More recently and driven by an improved understanding of the biology of SCD, 3 novel drugs (Crizanlizumab, Voxelotor, and L-glutamine) have received FDA approval based on their proven safety and efficacy in reducing pain crises and or improving hemoglobin. Multiple trials on gene therapy have been initiated and are still ongoing. More long-term safety and efficacy data related to these novel drugs and to gene therapy is however needed. Despite all these advances in the therapy of SCD, an important priority remains and this is Identifying and using strategies to decrease the intense suffering and morbidity from SCD pain.

CLINICAL TRIALS
Over recent years and with a better understanding of the complex etiology of SCD and the many unmet needs facing people living with this disease, there has been an increased interest in initiating SCD clinical trials. In addition to the 3 FDA-approved novel drugs emerging from these trials, several other drugs are being currently studied as well. These novel drug therapies would not have been developed without the contribution and participation of people living with SCD from all regions of the globe.  The same applies to potentially curative therapies such as gene therapy.

If you would like to know more about ongoing SCD clinical trials or would like to participate in any of these trials, you can visit: ClinicalTrials.gov

DISEASE OUTCOME AND SURVIVAL
Early diagnosis of SCD and introduction of preventive and disease-modifying therapies have been shown to significantly improve survival and quality of life in affected children in high-resource countries. The burden of mortality is increasingly shifting to adults, and the transition from pediatric to adult medical care appears to be a high-risk period for death.
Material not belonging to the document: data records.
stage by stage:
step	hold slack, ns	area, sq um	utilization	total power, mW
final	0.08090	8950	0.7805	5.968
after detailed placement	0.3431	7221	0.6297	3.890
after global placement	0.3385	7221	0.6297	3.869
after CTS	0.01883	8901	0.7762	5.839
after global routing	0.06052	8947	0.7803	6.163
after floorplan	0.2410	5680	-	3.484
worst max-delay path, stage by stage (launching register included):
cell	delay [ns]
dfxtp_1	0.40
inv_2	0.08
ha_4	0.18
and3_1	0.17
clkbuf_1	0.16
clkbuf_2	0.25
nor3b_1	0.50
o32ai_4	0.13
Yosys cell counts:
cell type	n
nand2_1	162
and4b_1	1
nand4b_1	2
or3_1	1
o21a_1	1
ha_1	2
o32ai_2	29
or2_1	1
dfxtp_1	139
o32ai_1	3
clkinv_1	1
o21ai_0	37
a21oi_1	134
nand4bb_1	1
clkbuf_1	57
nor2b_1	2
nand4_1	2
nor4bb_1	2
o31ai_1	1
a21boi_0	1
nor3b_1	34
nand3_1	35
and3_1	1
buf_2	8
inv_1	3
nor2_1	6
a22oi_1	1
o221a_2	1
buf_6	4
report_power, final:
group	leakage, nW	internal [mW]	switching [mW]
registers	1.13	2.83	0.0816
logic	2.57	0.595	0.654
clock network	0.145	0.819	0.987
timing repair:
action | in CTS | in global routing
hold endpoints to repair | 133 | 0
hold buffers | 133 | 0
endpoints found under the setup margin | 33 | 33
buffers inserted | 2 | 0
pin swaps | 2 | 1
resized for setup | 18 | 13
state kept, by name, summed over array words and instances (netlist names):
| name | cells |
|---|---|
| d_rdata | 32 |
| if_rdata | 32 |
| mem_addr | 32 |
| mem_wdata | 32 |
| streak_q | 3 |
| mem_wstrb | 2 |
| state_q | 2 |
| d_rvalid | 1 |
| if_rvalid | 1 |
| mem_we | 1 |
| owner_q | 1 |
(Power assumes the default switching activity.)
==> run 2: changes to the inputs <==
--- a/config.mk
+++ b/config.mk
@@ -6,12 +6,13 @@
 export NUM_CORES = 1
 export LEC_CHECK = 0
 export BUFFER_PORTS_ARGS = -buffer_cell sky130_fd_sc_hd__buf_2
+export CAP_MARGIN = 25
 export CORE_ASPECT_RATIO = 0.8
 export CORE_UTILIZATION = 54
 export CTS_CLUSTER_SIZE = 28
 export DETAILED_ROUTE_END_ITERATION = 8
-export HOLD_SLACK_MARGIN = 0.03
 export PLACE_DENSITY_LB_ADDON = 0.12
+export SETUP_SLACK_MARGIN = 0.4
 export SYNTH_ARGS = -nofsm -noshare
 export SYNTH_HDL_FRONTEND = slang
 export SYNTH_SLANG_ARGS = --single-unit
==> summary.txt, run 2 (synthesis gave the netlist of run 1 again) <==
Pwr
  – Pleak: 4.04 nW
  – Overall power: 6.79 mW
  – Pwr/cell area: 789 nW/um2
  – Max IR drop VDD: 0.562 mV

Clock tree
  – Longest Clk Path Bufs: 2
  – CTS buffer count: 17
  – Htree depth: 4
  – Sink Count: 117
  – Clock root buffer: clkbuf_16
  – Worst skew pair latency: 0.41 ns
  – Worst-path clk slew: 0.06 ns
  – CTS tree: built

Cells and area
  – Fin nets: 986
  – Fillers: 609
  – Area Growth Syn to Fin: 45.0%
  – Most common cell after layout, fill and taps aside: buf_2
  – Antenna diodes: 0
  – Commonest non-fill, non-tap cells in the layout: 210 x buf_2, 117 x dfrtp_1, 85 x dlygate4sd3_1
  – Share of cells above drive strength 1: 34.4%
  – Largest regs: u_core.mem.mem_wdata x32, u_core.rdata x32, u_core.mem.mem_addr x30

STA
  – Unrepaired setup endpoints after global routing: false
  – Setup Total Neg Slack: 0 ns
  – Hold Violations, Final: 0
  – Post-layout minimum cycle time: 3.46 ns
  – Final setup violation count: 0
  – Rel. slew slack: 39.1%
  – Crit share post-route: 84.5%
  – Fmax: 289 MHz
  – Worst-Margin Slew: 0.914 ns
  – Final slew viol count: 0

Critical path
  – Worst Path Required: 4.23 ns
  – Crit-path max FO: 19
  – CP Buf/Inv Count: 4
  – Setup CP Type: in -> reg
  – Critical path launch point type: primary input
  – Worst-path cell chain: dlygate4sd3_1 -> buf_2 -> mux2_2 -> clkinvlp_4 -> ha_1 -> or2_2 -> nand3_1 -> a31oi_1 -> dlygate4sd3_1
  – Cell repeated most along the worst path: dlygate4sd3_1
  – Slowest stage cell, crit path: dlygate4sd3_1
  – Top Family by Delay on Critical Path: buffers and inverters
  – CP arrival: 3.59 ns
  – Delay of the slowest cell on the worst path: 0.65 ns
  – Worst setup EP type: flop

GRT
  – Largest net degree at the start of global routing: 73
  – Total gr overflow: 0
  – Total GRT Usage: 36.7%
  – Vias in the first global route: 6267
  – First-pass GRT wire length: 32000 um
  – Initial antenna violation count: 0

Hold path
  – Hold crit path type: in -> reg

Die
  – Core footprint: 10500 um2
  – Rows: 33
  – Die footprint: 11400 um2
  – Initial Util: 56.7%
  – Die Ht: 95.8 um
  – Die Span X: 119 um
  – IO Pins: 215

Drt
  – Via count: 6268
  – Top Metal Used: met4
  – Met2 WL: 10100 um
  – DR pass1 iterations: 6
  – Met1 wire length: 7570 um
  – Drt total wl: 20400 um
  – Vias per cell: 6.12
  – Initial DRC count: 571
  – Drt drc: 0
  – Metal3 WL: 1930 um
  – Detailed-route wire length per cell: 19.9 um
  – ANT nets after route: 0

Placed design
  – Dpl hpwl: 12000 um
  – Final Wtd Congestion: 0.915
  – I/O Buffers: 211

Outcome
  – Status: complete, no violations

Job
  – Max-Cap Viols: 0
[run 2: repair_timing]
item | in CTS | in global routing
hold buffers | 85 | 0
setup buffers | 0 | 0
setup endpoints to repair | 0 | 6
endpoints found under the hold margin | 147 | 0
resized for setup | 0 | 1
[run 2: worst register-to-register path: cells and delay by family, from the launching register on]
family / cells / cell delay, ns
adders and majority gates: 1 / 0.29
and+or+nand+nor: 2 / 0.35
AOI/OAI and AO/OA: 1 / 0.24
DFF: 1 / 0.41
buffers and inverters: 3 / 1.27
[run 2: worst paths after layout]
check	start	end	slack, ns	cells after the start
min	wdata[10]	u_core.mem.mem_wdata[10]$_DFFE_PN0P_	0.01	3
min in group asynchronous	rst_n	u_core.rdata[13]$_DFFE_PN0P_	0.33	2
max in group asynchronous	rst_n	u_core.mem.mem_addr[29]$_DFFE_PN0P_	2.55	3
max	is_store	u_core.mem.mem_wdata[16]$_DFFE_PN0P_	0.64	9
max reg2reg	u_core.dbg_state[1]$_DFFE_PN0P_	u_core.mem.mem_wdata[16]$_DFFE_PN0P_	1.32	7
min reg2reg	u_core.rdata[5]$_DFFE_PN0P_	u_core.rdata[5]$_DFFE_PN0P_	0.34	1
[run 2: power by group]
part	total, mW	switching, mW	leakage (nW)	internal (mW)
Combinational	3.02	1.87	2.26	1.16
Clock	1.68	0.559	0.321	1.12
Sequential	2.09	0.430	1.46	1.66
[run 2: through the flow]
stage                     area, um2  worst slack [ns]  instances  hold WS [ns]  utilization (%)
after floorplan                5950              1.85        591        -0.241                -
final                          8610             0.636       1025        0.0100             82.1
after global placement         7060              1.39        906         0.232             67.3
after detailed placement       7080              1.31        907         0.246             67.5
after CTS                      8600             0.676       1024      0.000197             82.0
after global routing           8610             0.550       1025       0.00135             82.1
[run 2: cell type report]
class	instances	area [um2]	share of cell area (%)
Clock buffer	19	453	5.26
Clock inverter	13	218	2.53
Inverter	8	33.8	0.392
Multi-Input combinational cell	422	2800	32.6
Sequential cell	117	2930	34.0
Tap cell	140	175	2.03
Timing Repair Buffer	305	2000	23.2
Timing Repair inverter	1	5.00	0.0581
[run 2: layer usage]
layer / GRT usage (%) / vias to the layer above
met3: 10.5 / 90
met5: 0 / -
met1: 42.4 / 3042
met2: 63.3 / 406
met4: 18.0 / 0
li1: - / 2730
**src/rtl/multicycle_control_if.sv**
```systemverilog
// Bundle between the multi-cycle control FSM and the datapath / shared memory port.
// master = control unit side, slave = datapath and memory side.
interface multicycle_control_if #(
  parameter int CNT_W = 32
);
  logic [6:0]       opcode;
  logic             zero;
  logic             mem_ready;
  logic             pc_write;
  logic             pc_src;
  logic             ir_write;
  logic [1:0]       alu_op;
  logic             aluSrc;
  logic             memRead;
  logic             memWrite;
  logic             memToReg;
  logic             regWrite;
  logic             trap;
  logic [1:0]       trap_cause;
  logic [CNT_W-1:0] retired;
  logic [2:0]       state;

  modport master (
    input  opcode, zero, mem_ready,
    output pc_write, pc_src, ir_write, alu_op, aluSrc, memRead, memWrite,
           memToReg, regWrite, trap, trap_cause, retired, state
  );

  modport slave (
    output opcode, zero, mem_ready,
    input  pc_write, pc_src, ir_write, alu_op, aluSrc, memRead, memWrite,
           memToReg, regWrite, trap, trap_cause, retired, state
  );
endinterface

```
**src/rtl/multicycle_control.sv**
```systemverilog
// Multi-cycle RV64-subset control FSM (R-type, LD, SD, BEQ) with retire counter and traps.
// Define MULTICYCLE_ILLEGAL_NOP_EN to retire illegal opcodes as no-ops instead of trapping.
module multicycle_control #(
  parameter int CNT_W       = 32,
  parameter int MEM_TIMEOUT = 16
) (
  input logic                  clk,
  input logic                  rst,
  multicycle_control_if.master bus
);
  localparam logic [2:0] S_FETCH  = 3'd0;
  localparam logic [2:0] S_DECODE = 3'd1;
  localparam logic [2:0] S_EXEC   = 3'd2;
  localparam logic [2:0] S_MEM    = 3'd3;
  localparam logic [2:0] S_WB     = 3'd4;
  localparam logic [2:0] S_TRAP   = 3'd5;

  localparam logic [6:0] OP_R   = 7'b0110011;
  localparam logic [6:0] OP_LD  = 7'b0000011;
  localparam logic [6:0] OP_SD  = 7'b0100011;
  localparam logic [6:0] OP_BEQ = 7'b1100011;

  localparam int TW = (MEM_TIMEOUT > 1) ? $clog2(MEM_TIMEOUT) : 1;

  logic [2:0]       state_q, state_d;
  logic [6:0]       op_q;
  logic [CNT_W-1:0] retired_q;
  logic [1:0]       cause_q, cause_d;
  logic [TW-1:0]    tcnt_q, tcnt_d;
  logic             retire;
  logic             tmo;

  logic             pc_write, pc_src, ir_write, aluSrc, memRead, memWrite;
  logic             memToReg, regWrite, trap;
  logic [1:0]       alu_op, trap_cause;

  function automatic logic is_legal(input logic [6:0] op);
    return (op == OP_R) || (op == OP_LD) || (op == OP_SD) || (op == OP_BEQ);
  endfunction

  // Last allowed wait cycle: a missing handshake here ends in TRAP.
  assign tmo = (tcnt_q == TW'(MEM_TIMEOUT - 1));

  always_ff @(posedge clk) begin
    if (rst) begin
      state_q   <= S_FETCH;
      op_q      <= '0;
      retired_q <= '0;
      cause_q   <= 2'b00;
      tcnt_q    <= '0;
    end else begin
      state_q <= state_d;
      cause_q <= cause_d;
      tcnt_q  <= tcnt_d;
      if (state_q == S_DECODE) op_q <= bus.opcode;
      if (retire) retired_q <= retired_q + CNT_W'(1);
    end
  end

  always_comb begin
    state_d = state_q;
    cause_d = cause_q;
    retire  = 1'b0;
    case (state_q)
      S_FETCH: begin
        if (bus.mem_ready) state_d = S_DECODE;
        else if (tmo) begin
          state_d = S_TRAP;
          cause_d = 2'b10;
        end
      end
      S_DECODE: begin
        if (is_legal(bus.opcode)) state_d = S_EXEC;
        else begin
`ifdef MULTICYCLE_ILLEGAL_NOP_EN
          state_d = S_WB;
`else
          state_d = S_TRAP;
          cause_d = 2'b01;
`endif
        end
      end
      S_EXEC: begin
        case (op_q)
          OP_R:         state_d = S_WB;
          OP_LD, OP_SD: state_d = S_MEM;
          default: begin
            state_d = S_FETCH;
            retire  = 1'b1;
          end
        endcase
      end
      S_MEM: begin
        if (bus.mem_ready) begin
          if (op_q == OP_SD) begin
            state_d = S_FETCH;
            retire  = 1'b1;
          end else state_d = S_WB;
        end else if (tmo) begin
          state_d = S_TRAP;
          cause_d = 2'b10;
        end
      end
      S_WB: begin
        state_d = S_FETCH;
        retire  = 1'b1;
      end
      S_TRAP:  state_d = S_TRAP;
      default: begin
        state_d = S_TRAP;
        cause_d = 2'b01;
      end
    endcase

    if (state_d != state_q) tcnt_d = '0;
    else if (((state_q == S_FETCH) || (state_q == S_MEM)) && !bus.mem_ready)
      tcnt_d = tcnt_q + TW'(1);
    else tcnt_d = tcnt_q;
  end

  // Reset forces every control output low, dropping any in-flight memory request.
  always_comb begin
    pc_write   = 1'b0;
    pc_src     = 1'b0;
    ir_write   = 1'b0;
    alu_op     = 2'b00;
    aluSrc     = 1'b0;
    memRead    = 1'b0;
    memWrite   = 1'b0;
    memToReg   = 1'b0;
    regWrite   = 1'b0;
    trap       = 1'b0;
    trap_cause = 2'b00;
    if (!rst) begin
      trap_cause = cause_q;
      case (state_q)
        S_FETCH: begin
          memRead  = 1'b1;
          ir_write = bus.mem_ready;
        end
        S_EXEC: begin
          case (op_q)
            OP_R:         alu_op = 2'b10;
            OP_LD, OP_SD: aluSrc = 1'b1;
            default: begin
              alu_op   = 2'b01;
              pc_write = 1'b1;
              pc_src   = bus.zero;
            end
          endcase
        end
        S_MEM: begin
          if (op_q == OP_SD) begin
            memWrite = 1'b1;
            pc_write = bus.mem_ready;
          end else memRead = 1'b1;
        end
        S_WB: begin
          regWrite = (op_q == OP_R) || (op_q == OP_LD);
          memToReg = (op_q == OP_LD);
          pc_write = 1'b1;
        end
        S_TRAP:  trap = 1'b1;
        default: ;
      endcase
    end
  end

  assign bus.pc_write   = pc_write;
  assign bus.pc_src     = pc_src;
  assign bus.ir_write   = ir_write;
  assign bus.alu_op     = alu_op;
  assign bus.aluSrc     = aluSrc;
  assign bus.memRead    = memRead;
  assign bus.memWrite   = memWrite;
  assign bus.memToReg   = memToReg;
  assign bus.regWrite   = regWrite;
  assign bus.trap       = trap;
  assign bus.trap_cause = trap_cause;
  assign bus.retired    = retired_q;
  assign bus.state      = state_q;
endmodule

```
**src/flat_wrapper.sv**
```systemverilog
// flat-port wrapper written by rule: the top's interface ports become plain ports
module multicycle_control_flat 
#(
  parameter int CNT_W       = 32,
  parameter int MEM_TIMEOUT = 16
)
  (clk, rst, bus_opcode, bus_zero, bus_mem_ready, bus_pc_write, bus_pc_src, bus_ir_write, bus_alu_op, bus_aluSrc, bus_memRead, bus_memWrite, bus_memToReg, bus_regWrite, bus_trap, bus_trap_cause, bus_retired, bus_state);
  multicycle_control_if #(.CNT_W(CNT_W)) bus_i ();
  input logic clk;
  input logic rst;
  input wire logic [$bits(bus_i.opcode)-1:0] bus_opcode;
  input wire logic [$bits(bus_i.zero)-1:0] bus_zero;
  input wire logic [$bits(bus_i.mem_ready)-1:0] bus_mem_ready;
  output wire logic [$bits(bus_i.pc_write)-1:0] bus_pc_write;
  output wire logic [$bits(bus_i.pc_src)-1:0] bus_pc_src;
  output wire logic [$bits(bus_i.ir_write)-1:0] bus_ir_write;
  output wire logic [$bits(bus_i.alu_op)-1:0] bus_alu_op;
  output wire logic [$bits(bus_i.aluSrc)-1:0] bus_aluSrc;
  output wire logic [$bits(bus_i.memRead)-1:0] bus_memRead;
  output wire logic [$bits(bus_i.memWrite)-1:0] bus_memWrite;
  output wire logic [$bits(bus_i.memToReg)-1:0] bus_memToReg;
  output wire logic [$bits(bus_i.regWrite)-1:0] bus_regWrite;
  output wire logic [$bits(bus_i.trap)-1:0] bus_trap;
  output wire logic [$bits(bus_i.trap_cause)-1:0] bus_trap_cause;
  output wire logic [$bits(bus_i.retired)-1:0] bus_retired;
  output wire logic [$bits(bus_i.state)-1:0] bus_state;
  assign bus_i.opcode = bus_opcode;
  assign bus_i.zero = bus_zero;
  assign bus_i.mem_ready = bus_mem_ready;
  assign bus_pc_write = bus_i.pc_write;
  assign bus_pc_src = bus_i.pc_src;
  assign bus_ir_write = bus_i.ir_write;
  assign bus_alu_op = bus_i.alu_op;
  assign bus_aluSrc = bus_i.aluSrc;
  assign bus_memRead = bus_i.memRead;
  assign bus_memWrite = bus_i.memWrite;
  assign bus_memToReg = bus_i.memToReg;
  assign bus_regWrite = bus_i.regWrite;
  assign bus_trap = bus_i.trap;
  assign bus_trap_cause = bus_i.trap_cause;
  assign bus_retired = bus_i.retired;
  assign bus_state = bus_i.state;
  multicycle_control #(.CNT_W(CNT_W), .MEM_TIMEOUT(MEM_TIMEOUT)) u_core (.clk(clk), .rst(rst), .bus(bus_i));
endmodule
```
[src/rtl/hazard_ctrl_pkg.sv]
// Shared constants and helpers for the pipeline hazard controller.
// Holds the default multiply/divide latencies, the register-zero constant,
// the busy-counter width calculation and the stall-cause record.
package hazard_ctrl_pkg;

    localparam int         DEFAULT_MULT_CYCLES = 5;
    localparam int         DEFAULT_DIV_CYCLES  = 10;
    localparam logic [4:0] REG_ZERO            = 5'd0;
    localparam logic [31:0] STALL_CNT_MAX      = 32'hFFFF_FFFF;

    // One flag per independent reason the ID stage has to be held.
    typedef struct packed {
        logic loadUse;
        logic branchAlu;
        logic branchLoad;
        logic mdBusy;
    } stall_cause_t;

    // Busy counter must hold the longer of the two latencies, and is never
    // narrower than four bits.
    function automatic int cntWidth(input int multCycles, input int divCycles);
        int maxCycles;
        int width;
        maxCycles = (multCycles > divCycles) ? multCycles : divCycles;
        width     = $clog2(maxCycles + 1);
        return (width < 4) ? 4 : width;
    endfunction

endpackage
With improvement in therapy, affected people are living longer. As patients get older, new chronic complications leading to life-long disabilities and sometimes early death are appearing. Such complications affect vital organs such as the eyes, heart, lungs, liver, kidneys, and others. The impact of the disease on mental, emotional, and psychosocial health as well as on the quality of life is becoming more obvious. Sadly, the majority of those affected with SCD reside in low-resource areas such as sub-Saharan Africa and are diagnosed late or die in early childhood even before diagnosis due to lack of basic medical care.

CHALLENGES
The main challenges facing the SCD community remain to ensuring equitable access to disease-modifying therapies, securing dedicated comprehensive SCD centers, attracting expert compassionate life- long health care providers, fostering SCD public education and awareness, and engaging stakeholders to shape a more effective system of care for all people living with this disease across the globe.